EXERCISE
Return the data below, unchanged.

MATERIAL SHOWN
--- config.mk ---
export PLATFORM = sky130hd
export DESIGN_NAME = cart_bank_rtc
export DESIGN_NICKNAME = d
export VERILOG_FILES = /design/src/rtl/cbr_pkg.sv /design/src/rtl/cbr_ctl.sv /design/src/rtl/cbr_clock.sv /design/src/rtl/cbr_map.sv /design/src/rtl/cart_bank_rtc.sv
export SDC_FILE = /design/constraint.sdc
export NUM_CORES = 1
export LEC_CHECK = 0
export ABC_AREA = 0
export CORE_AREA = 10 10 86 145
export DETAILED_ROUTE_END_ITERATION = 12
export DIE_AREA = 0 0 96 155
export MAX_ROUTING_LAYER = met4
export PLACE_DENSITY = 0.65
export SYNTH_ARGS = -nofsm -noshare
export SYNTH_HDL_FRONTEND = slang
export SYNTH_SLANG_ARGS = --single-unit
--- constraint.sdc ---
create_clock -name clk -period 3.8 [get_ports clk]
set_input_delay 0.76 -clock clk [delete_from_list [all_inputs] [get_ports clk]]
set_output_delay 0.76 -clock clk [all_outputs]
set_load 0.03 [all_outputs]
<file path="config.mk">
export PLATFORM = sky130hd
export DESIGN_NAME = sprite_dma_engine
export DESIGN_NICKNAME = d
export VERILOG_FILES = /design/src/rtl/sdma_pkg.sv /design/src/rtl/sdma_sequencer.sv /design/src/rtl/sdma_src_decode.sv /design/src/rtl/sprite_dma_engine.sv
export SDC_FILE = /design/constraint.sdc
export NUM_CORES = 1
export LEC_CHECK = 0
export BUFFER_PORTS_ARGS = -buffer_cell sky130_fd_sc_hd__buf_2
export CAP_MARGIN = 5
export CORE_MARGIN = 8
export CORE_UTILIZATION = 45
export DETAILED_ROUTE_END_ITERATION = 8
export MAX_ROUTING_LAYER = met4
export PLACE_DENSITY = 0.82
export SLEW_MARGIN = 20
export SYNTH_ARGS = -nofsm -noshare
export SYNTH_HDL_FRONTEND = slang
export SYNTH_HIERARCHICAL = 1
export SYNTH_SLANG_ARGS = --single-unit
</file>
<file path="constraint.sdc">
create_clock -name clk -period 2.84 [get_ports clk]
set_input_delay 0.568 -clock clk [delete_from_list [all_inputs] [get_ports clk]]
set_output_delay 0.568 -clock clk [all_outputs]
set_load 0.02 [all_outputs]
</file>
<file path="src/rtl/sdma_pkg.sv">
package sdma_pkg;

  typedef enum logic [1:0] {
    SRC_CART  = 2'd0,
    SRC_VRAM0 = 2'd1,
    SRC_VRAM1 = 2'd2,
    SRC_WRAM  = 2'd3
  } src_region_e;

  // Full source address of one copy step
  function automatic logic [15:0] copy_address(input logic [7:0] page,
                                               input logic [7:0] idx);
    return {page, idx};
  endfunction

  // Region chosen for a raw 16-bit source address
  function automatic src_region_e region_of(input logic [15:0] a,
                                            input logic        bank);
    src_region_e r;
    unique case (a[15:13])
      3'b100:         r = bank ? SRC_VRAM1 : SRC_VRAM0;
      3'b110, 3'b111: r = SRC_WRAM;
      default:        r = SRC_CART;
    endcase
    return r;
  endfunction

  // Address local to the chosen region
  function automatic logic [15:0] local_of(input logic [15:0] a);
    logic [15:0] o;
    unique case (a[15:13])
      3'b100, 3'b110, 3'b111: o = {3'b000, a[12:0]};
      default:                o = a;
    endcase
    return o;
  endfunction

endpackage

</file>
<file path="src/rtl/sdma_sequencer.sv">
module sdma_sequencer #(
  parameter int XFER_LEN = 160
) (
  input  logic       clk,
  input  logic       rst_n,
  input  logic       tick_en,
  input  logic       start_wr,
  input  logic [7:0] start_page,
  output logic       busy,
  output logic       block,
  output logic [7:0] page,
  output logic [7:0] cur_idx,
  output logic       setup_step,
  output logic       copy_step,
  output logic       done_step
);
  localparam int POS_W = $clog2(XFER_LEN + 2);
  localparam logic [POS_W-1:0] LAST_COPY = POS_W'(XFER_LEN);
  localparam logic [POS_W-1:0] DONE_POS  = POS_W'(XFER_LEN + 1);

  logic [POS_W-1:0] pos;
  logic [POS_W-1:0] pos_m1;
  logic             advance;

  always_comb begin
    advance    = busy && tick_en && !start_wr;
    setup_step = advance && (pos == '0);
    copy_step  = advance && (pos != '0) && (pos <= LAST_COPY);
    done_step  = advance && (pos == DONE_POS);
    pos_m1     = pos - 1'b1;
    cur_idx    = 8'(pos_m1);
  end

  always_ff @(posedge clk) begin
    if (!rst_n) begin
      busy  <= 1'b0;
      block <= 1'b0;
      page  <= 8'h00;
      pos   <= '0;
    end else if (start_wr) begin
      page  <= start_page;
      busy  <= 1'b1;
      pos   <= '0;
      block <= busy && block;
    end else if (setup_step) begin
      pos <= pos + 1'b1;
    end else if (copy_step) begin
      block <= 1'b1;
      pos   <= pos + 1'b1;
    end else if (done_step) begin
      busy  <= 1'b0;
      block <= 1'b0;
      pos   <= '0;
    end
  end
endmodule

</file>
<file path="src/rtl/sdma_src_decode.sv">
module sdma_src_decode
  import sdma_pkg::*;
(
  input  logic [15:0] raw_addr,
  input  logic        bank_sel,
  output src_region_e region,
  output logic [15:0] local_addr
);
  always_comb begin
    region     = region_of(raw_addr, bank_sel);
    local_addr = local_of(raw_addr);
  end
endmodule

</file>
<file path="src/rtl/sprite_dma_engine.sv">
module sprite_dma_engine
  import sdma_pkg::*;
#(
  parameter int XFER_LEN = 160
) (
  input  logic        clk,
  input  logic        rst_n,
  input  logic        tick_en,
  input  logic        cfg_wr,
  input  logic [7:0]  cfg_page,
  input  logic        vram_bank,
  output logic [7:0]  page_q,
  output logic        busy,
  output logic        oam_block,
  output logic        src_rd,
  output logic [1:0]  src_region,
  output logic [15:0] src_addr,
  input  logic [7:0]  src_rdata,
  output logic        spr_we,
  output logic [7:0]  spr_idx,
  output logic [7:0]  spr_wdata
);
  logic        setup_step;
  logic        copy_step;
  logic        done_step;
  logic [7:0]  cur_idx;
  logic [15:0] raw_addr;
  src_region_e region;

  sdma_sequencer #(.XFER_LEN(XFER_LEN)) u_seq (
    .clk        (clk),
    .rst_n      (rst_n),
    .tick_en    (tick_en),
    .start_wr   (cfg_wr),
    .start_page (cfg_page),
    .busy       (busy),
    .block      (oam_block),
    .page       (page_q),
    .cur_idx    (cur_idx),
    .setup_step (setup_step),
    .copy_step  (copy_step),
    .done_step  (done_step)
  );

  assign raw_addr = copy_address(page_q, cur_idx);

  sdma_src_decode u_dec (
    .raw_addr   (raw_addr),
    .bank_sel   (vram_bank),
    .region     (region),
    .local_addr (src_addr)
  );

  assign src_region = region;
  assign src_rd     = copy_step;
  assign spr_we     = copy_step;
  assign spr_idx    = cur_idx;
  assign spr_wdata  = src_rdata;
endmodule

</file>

ANSWER FOR THE TASK
--- config.mk ---
export PLATFORM = sky130hd
export DESIGN_NAME = cart_bank_rtc
export DESIGN_NICKNAME = d
export VERILOG_FILES = /design/src/rtl/cbr_pkg.sv /design/src/rtl/cbr_ctl.sv /design/src/rtl/cbr_clock.sv /design/src/rtl/cbr_map.sv /design/src/rtl/cart_bank_rtc.sv
export SDC_FILE = /design/constraint.sdc
export NUM_CORES = 1
export LEC_CHECK = 0
export ABC_AREA = 0
export CORE_AREA = 10 10 86 145
export DETAILED_ROUTE_END_ITERATION = 12
export DIE_AREA = 0 0 96 155
export MAX_ROUTING_LAYER = met4
export PLACE_DENSITY = 0.65
export SYNTH_ARGS = -nofsm -noshare
export SYNTH_HDL_FRONTEND = slang
export SYNTH_SLANG_ARGS = --single-unit
--- constraint.sdc ---
create_clock -name clk -period 3.8 [get_ports clk]
set_input_delay 0.76 -clock clk [delete_from_list [all_inputs] [get_ports clk]]
set_output_delay 0.76 -clock clk [all_outputs]
set_load 0.03 [all_outputs]
<file path="config.mk">
export PLATFORM = sky130hd
export DESIGN_NAME = sprite_dma_engine
export DESIGN_NICKNAME = d
export VERILOG_FILES = /design/src/rtl/sdma_pkg.sv /design/src/rtl/sdma_sequencer.sv /design/src/rtl/sdma_src_decode.sv /design/src/rtl/sprite_dma_engine.sv
export SDC_FILE = /design/constraint.sdc
export NUM_CORES = 1
export LEC_CHECK = 0
export BUFFER_PORTS_ARGS = -buffer_cell sky130_fd_sc_hd__buf_2
export CAP_MARGIN = 5
export CORE_MARGIN = 8
export CORE_UTILIZATION = 45
export DETAILED_ROUTE_END_ITERATION = 8
export MAX_ROUTING_LAYER = met4
export PLACE_DENSITY = 0.82
export SLEW_MARGIN = 20
export SYNTH_ARGS = -nofsm -noshare
export SYNTH_HDL_FRONTEND = slang
export SYNTH_HIERARCHICAL = 1
export SYNTH_SLANG_ARGS = --single-unit
</file>
<file path="constraint.sdc">
create_clock -name clk -period 2.84 [get_ports clk]
set_input_delay 0.568 -clock clk [delete_from_list [all_inputs] [get_ports clk]]
set_output_delay 0.568 -clock clk [all_outputs]
set_load 0.02 [all_outputs]
</file>
<file path="src/rtl/sdma_pkg.sv">
package sdma_pkg;

  typedef enum logic [1:0] {
    SRC_CART  = 2'd0,
    SRC_VRAM0 = 2'd1,
    SRC_VRAM1 = 2'd2,
    SRC_WRAM  = 2'd3
  } src_region_e;

  // Full source address of one copy step
  function automatic logic [15:0] copy_address(input logic [7:0] page,
                                               input logic [7:0] idx);
    return {page, idx};
  endfunction

  // Region chosen for a raw 16-bit source address
  function automatic src_region_e region_of(input logic [15:0] a,
                                            input logic        bank);
    src_region_e r;
    unique case (a[15:13])
      3'b100:         r = bank ? SRC_VRAM1 : SRC_VRAM0;
      3'b110, 3'b111: r = SRC_WRAM;
      default:        r = SRC_CART;
    endcase
    return r;
  endfunction

  // Address local to the chosen region
  function automatic logic [15:0] local_of(input logic [15:0] a);
    logic [15:0] o;
    unique case (a[15:13])
      3'b100, 3'b110, 3'b111: o = {3'b000, a[12:0]};
      default:                o = a;
    endcase
    return o;
  endfunction

endpackage

</file>
<file path="src/rtl/sdma_sequencer.sv">
module sdma_sequencer #(
  parameter int XFER_LEN = 160
) (
  input  logic       clk,
  input  logic       rst_n,
  input  logic       tick_en,
  input  logic       start_wr,
  input  logic [7:0] start_page,
  output logic       busy,
  output logic       block,
  output logic [7:0] page,
  output logic [7:0] cur_idx,
  output logic       setup_step,
  output logic       copy_step,
  output logic       done_step
);
  localparam int POS_W = $clog2(XFER_LEN + 2);
  localparam logic [POS_W-1:0] LAST_COPY = POS_W'(XFER_LEN);
  localparam logic [POS_W-1:0] DONE_POS  = POS_W'(XFER_LEN + 1);

  logic [POS_W-1:0] pos;
  logic [POS_W-1:0] pos_m1;
  logic             advance;

  always_comb begin
    advance    = busy && tick_en && !start_wr;
    setup_step = advance && (pos == '0);
    copy_step  = advance && (pos != '0) && (pos <= LAST_COPY);
    done_step  = advance && (pos == DONE_POS);
    pos_m1     = pos - 1'b1;
    cur_idx    = 8'(pos_m1);
  end

  always_ff @(posedge clk) begin
    if (!rst_n) begin
      busy  <= 1'b0;
      block <= 1'b0;
      page  <= 8'h00;
      pos   <= '0;
    end else if (start_wr) begin
      page  <= start_page;
      busy  <= 1'b1;
      pos   <= '0;
      block <= busy && block;
    end else if (setup_step) begin
      pos <= pos + 1'b1;
    end else if (copy_step) begin
      block <= 1'b1;
      pos   <= pos + 1'b1;
    end else if (done_step) begin
      busy  <= 1'b0;
      block <= 1'b0;
      pos   <= '0;
    end
  end
endmodule

</file>
<file path="src/rtl/sdma_src_decode.sv">
module sdma_src_decode
  import sdma_pkg::*;
(
  input  logic [15:0] raw_addr,
  input  logic        bank_sel,
  output src_region_e region,
  output logic [15:0] local_addr
);
  always_comb begin
    region     = region_of(raw_addr, bank_sel);
    local_addr = local_of(raw_addr);
  end
endmodule

</file>
<file path="src/rtl/sprite_dma_engine.sv">
module sprite_dma_engine
  import sdma_pkg::*;
#(
  parameter int XFER_LEN = 160
) (
  input  logic        clk,
  input  logic        rst_n,
  input  logic        tick_en,
  input  logic        cfg_wr,
  input  logic [7:0]  cfg_page,
  input  logic        vram_bank,
  output logic [7:0]  page_q,
  output logic        busy,
  output logic        oam_block,
  output logic        src_rd,
  output logic [1:0]  src_region,
  output logic [15:0] src_addr,
  input  logic [7:0]  src_rdata,
  output logic        spr_we,
  output logic [7:0]  spr_idx,
  output logic [7:0]  spr_wdata
);
  logic        setup_step;
  logic        copy_step;
  logic        done_step;
  logic [7:0]  cur_idx;
  logic [15:0] raw_addr;
  src_region_e region;

  sdma_sequencer #(.XFER_LEN(XFER_LEN)) u_seq (
    .clk        (clk),
    .rst_n      (rst_n),
    .tick_en    (tick_en),
    .start_wr   (cfg_wr),
    .start_page (cfg_page),
    .busy       (busy),
    .block      (oam_block),
    .page       (page_q),
    .cur_idx    (cur_idx),
    .setup_step (setup_step),
    .copy_step  (copy_step),
    .done_step  (done_step)
  );

  assign raw_addr = copy_address(page_q, cur_idx);

  sdma_src_decode u_dec (
    .raw_addr   (raw_addr),
    .bank_sel   (vram_bank),
    .region     (region),
    .local_addr (src_addr)
  );

  assign src_region = region;
  assign src_rd     = copy_step;
  assign spr_we     = copy_step;
  assign spr_idx    = cur_idx;
  assign spr_wdata  = src_rdata;
endmodule

</file>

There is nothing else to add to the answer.